El chamán se inclinó y tomó una pequeña piedra del arroyo, sintiendo su superficie fría y resbaladiza entre sus dedos antes de lanzarla suavemente al agua. La piedra desapareció bajo la corriente, creando ondas que se extendían en todas direcciones. El sonido de la piedra al caer en el agua fue un leve "chap" que se mezcló con el murmullo del arroyo.
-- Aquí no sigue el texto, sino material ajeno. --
$ cat config.mk
export PLATFORM = sky130hd
export DESIGN_NAME = gps_code_top
export DESIGN_NICKNAME = d
export VERILOG_FILES = /design/src/design/gps_pkg.sv /design/src/design/gps_chip_if.sv /design/src/design/gps_chip_strobe.sv /design/src/design/gps_prn_select.sv /design/src/design/gps_ca_code_gen.sv /design/src/design/gps_chip_packer.sv /design/src/design/gps_code_top.sv
export SDC_FILE = /design/constraint.sdc
export NUM_CORES = 1
export LEC_CHECK = 0
export ABC_CLOCK_PERIOD_IN_PS = 5600
export BUFFER_PORTS_ARGS = -buffer_cell sky130_fd_sc_hd__buf_2
export CAP_MARGIN = 20
export CORE_UTILIZATION = 32
export DETAILED_ROUTE_END_ITERATION = 12
export PLACE_DENSITY_LB_ADDON = 0.08
export SLEW_MARGIN = 20
export SYNTH_ARGS = -nofsm -noshare
export SYNTH_HDL_FRONTEND = slang
export SYNTH_HIERARCHICAL = 1
export SYNTH_SLANG_ARGS = --single-unit
$ cat constraint.sdc
create_clock -name gps_clk_fast -period 5.6 [get_ports gps_clk_fast]
set_input_delay 0.84 -clock gps_clk_fast [delete_from_list [all_inputs] [get_ports gps_clk_fast]]
set_output_delay 0.84 -clock gps_clk_fast [all_outputs]
set_load 0.02 [all_outputs]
—Actúan como parte del ciclo —dijo finalmente—. Cuando un animal caza, cuando uno es devorado por otro, no es el fin de nada. Es solo una transición. La esencia de aquel que es cazado no desaparece; se perpetúa en el que se alimenta de él. La muerte no existe de la manera que creemos. Solo hay ciclos, ciclos de cambio.


Ixtchel lo observaba, procesando cada palabra. Los insectos seguían su vuelo entre ellos, y una ligera brisa hizo caer una hoja desde lo alto, posándose suavemente sobre la superficie del agua antes de ser arrastrada por la corriente. Era como si todo a su alrededor estuviera en constante movimiento, en constante transformación, tal como él decía.


—Entonces, ¿los depredadores no existen realmente? —preguntó ella, en un susurro casi.


Manuel la miró de reojo, sus ojos brillando con una sabiduría que parecía tan antigua como la propia selva.


—No en el sentido en que tú los entiendes. Solo existen los ciclos. El hombre, al alejarse de la naturaleza, perdió la conciencia de este equilibrio. Olvidó que somos parte de algo más grande, y en esa desconexión, los chamanes... desaparecieron. Solo quedo yo —hizo una pausa, su mirada se suavizó—, y pronto tú también, si lo deseas.


El susurro del arroyo y el susurro de la selva parecían confirmar sus palabras, mientras la sensación de lo eterno y lo cíclico envolvía a Ixtchel en esa primera lección.